RECORDS PROVIDED section start

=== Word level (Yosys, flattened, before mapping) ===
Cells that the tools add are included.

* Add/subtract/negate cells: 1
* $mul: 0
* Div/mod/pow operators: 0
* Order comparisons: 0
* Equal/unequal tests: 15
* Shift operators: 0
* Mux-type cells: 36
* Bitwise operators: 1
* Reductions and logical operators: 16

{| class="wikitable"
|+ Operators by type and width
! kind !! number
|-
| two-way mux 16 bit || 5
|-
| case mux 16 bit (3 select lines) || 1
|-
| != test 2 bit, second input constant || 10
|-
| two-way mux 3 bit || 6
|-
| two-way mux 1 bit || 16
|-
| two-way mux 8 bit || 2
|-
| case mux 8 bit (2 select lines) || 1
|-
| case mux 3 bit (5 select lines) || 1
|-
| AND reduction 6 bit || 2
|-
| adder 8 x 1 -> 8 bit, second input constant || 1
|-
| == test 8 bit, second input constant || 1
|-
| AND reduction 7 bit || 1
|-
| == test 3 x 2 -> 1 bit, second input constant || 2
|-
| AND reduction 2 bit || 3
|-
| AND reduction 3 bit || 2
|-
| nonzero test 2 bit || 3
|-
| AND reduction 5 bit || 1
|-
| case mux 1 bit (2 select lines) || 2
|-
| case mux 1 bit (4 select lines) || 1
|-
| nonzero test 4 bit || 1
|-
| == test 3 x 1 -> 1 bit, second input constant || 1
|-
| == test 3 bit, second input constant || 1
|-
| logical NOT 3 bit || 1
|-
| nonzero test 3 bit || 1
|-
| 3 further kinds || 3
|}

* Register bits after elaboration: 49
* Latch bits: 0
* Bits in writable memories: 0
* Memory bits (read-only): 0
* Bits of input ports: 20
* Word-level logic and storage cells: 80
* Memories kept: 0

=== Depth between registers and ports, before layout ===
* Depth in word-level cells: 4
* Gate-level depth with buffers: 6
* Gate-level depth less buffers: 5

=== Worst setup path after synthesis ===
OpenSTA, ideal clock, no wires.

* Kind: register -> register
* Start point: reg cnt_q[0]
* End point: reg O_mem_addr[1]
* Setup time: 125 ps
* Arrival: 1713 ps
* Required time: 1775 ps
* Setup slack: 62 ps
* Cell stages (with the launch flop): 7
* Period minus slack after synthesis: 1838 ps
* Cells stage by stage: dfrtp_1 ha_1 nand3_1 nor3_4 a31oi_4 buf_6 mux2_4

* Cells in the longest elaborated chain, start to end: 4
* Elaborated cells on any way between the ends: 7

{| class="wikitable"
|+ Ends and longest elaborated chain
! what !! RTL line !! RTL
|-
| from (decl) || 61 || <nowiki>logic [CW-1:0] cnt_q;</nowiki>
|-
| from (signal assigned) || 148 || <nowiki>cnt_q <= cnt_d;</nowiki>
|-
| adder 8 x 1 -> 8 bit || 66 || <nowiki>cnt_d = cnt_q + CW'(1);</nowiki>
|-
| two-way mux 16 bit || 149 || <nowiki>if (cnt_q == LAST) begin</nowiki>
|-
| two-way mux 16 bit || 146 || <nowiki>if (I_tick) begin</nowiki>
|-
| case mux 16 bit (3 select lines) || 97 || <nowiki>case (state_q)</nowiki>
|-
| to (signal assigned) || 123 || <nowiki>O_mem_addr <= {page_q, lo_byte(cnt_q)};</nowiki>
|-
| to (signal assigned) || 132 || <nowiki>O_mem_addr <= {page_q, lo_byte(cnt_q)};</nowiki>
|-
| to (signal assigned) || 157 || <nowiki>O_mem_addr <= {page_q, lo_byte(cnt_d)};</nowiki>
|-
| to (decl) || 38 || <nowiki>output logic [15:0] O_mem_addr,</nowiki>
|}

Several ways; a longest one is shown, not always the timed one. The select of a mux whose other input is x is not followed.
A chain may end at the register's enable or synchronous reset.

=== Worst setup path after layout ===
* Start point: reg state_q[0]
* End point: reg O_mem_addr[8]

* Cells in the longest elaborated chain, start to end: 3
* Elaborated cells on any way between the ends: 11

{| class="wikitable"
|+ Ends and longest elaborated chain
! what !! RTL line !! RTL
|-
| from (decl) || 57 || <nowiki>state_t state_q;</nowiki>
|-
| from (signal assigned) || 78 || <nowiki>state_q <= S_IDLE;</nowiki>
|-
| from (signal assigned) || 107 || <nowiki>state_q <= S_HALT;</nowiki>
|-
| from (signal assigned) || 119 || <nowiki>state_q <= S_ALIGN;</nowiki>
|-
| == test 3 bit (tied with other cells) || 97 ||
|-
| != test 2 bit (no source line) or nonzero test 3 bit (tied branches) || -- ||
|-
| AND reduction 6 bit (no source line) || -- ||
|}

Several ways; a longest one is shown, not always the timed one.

RECORDS PROVIDED section end

- PROBLEM STATEMENT -
List every line above containing the word "type".

- EXPECTED OUTPUT -
* Mux-type cells: 36
|+ Operators by type and width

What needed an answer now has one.